[RECORDS SUPPLIED Boundary: Start]
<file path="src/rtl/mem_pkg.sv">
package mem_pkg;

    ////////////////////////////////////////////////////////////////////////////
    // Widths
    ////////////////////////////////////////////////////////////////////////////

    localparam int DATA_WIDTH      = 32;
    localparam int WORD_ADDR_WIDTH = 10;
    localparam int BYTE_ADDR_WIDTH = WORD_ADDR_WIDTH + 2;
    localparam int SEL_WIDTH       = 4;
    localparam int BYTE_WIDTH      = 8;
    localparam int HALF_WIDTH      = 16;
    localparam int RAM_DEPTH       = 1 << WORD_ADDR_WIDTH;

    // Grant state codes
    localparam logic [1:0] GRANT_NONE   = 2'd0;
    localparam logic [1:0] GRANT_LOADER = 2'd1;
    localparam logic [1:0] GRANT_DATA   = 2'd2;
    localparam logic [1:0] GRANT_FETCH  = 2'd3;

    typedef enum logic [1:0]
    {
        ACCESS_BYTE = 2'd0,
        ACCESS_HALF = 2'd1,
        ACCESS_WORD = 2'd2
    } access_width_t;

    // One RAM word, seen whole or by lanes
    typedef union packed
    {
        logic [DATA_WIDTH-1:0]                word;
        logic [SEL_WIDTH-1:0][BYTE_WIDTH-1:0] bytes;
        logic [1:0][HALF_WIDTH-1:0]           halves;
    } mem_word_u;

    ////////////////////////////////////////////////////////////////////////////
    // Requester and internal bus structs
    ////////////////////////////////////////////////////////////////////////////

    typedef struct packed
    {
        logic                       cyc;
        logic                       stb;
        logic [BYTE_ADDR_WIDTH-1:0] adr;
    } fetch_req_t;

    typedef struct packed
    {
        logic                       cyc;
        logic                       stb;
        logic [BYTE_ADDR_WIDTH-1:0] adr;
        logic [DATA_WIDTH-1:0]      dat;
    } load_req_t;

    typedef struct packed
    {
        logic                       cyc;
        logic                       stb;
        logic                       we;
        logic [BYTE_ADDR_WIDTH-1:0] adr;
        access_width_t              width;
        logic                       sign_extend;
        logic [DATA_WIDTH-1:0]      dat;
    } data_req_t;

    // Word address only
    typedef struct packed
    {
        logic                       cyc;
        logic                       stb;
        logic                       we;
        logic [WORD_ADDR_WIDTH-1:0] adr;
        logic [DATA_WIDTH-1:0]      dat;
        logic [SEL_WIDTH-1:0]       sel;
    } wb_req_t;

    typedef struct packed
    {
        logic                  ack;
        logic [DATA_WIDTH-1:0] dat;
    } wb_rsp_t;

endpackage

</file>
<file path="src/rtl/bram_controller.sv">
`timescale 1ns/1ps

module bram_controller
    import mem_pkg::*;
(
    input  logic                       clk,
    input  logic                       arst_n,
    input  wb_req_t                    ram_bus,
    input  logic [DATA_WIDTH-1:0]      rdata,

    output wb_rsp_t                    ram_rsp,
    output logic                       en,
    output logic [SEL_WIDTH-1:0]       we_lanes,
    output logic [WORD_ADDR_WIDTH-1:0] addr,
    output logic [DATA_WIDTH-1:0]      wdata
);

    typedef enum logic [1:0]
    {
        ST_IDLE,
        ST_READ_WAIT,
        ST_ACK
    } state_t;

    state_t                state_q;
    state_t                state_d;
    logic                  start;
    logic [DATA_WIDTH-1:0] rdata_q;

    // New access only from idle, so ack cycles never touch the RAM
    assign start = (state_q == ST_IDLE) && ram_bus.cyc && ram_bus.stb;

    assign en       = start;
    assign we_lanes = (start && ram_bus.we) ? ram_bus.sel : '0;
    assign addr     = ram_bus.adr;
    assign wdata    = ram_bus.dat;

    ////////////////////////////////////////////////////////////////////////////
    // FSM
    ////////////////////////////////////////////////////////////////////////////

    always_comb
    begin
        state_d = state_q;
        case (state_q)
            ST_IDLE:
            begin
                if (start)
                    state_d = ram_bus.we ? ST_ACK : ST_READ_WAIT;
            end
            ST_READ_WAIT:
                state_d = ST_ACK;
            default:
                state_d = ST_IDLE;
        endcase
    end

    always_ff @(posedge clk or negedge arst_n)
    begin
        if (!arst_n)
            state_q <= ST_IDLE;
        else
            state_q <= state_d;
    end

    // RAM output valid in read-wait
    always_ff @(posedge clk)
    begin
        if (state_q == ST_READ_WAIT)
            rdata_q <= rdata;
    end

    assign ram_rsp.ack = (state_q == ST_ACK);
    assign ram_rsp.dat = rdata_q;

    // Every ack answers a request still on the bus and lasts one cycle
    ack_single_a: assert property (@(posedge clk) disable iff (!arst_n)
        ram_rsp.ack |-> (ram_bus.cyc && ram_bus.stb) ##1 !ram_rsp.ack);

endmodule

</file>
[RECORDS SUPPLIED Boundary: End]
[RECORDS SUPPLIED Boundary: Start]
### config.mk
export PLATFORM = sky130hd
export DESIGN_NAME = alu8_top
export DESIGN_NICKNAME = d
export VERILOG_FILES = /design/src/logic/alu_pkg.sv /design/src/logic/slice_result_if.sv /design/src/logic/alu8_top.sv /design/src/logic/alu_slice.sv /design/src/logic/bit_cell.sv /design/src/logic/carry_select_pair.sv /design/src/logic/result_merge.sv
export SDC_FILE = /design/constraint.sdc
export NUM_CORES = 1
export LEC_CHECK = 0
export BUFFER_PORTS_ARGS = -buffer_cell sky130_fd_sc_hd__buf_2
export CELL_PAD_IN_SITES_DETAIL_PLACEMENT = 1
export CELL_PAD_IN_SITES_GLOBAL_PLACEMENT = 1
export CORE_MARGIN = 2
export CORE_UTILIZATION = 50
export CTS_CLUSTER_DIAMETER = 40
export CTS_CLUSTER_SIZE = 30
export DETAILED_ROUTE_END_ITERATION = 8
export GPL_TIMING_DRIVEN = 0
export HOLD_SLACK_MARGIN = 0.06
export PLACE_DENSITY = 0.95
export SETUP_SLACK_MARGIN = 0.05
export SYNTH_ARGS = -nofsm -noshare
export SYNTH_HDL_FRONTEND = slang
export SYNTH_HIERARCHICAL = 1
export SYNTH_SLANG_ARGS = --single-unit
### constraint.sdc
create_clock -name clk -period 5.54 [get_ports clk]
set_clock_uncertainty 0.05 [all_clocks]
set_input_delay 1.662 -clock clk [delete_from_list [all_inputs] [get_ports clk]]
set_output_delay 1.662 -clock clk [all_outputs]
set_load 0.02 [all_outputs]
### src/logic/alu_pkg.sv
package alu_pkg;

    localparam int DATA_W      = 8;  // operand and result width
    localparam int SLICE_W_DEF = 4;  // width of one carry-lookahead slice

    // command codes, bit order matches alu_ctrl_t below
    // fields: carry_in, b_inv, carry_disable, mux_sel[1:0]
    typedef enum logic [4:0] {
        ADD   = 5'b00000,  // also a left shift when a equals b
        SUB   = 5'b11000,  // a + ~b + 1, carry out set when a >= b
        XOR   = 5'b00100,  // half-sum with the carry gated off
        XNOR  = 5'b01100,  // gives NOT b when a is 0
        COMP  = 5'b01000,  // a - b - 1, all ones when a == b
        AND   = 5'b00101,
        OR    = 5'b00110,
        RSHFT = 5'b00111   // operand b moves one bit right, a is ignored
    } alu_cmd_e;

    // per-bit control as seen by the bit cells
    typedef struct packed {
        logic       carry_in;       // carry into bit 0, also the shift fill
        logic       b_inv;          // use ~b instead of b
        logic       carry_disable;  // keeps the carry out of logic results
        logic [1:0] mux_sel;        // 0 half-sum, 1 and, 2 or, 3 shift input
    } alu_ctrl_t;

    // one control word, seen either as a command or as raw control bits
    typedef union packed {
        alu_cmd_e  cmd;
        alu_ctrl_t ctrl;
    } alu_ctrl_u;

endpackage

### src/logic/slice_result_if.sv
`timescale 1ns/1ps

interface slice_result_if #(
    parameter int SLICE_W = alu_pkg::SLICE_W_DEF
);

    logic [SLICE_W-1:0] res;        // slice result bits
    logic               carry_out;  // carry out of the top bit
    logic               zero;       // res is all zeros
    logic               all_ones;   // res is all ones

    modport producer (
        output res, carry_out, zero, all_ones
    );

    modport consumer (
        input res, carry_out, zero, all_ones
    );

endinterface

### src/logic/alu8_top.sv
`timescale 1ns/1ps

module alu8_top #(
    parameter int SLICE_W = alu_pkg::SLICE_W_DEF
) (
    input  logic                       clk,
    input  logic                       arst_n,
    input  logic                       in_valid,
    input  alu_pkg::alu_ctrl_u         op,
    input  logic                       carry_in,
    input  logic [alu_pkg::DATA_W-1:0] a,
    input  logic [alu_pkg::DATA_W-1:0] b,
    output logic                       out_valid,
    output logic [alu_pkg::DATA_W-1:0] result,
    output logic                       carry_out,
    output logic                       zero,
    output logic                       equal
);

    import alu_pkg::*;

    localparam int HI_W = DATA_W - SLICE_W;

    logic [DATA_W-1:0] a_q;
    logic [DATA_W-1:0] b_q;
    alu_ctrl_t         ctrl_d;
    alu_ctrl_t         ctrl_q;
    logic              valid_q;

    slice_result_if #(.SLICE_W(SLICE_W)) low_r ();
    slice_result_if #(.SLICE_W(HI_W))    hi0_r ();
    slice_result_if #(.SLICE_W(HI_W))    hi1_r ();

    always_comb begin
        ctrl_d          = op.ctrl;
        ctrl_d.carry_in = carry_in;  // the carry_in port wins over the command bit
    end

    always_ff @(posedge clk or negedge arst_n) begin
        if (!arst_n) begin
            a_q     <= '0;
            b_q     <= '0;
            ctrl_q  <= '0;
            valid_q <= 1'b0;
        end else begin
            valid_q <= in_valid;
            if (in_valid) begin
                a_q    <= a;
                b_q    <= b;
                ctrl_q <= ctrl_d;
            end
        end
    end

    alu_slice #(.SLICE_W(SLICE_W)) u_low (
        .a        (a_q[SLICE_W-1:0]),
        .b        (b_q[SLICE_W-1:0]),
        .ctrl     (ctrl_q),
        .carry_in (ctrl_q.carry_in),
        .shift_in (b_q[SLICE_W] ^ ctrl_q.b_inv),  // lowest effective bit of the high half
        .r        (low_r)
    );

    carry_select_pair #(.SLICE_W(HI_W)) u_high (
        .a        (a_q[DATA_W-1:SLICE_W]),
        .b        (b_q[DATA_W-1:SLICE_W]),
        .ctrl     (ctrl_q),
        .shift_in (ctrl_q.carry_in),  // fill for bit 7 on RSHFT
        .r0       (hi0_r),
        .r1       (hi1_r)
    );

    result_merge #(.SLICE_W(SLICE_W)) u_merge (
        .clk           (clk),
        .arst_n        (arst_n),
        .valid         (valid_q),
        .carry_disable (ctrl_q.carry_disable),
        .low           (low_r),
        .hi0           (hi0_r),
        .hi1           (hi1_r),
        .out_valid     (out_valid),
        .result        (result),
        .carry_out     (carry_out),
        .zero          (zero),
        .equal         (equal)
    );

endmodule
[RECORDS SUPPLIED Boundary: End]
[RECORDS SUPPLIED Boundary: Start]
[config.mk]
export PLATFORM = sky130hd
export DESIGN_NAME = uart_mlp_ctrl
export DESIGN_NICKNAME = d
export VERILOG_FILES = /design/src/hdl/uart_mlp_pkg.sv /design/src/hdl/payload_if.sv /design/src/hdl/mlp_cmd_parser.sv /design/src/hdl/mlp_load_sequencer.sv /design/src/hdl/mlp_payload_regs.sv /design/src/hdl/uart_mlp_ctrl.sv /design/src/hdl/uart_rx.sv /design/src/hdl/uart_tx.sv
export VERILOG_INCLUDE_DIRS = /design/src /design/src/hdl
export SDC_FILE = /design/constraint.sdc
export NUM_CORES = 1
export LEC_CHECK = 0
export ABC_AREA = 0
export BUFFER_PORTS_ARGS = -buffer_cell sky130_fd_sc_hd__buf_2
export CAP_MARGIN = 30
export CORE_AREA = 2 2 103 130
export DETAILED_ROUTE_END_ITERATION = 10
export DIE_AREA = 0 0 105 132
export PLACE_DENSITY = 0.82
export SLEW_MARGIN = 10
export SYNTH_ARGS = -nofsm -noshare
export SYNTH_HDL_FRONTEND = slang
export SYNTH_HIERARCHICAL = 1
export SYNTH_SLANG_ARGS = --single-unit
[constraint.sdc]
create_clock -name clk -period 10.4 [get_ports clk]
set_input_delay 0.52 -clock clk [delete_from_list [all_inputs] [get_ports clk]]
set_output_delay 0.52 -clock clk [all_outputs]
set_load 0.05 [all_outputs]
[RECORDS SUPPLIED Boundary: End]
### WHAT THE TASK ASKS
The word "path" appears on some lines of the data above; say how many such lines there are, with nothing else.

### THE COMPLETED TASK
2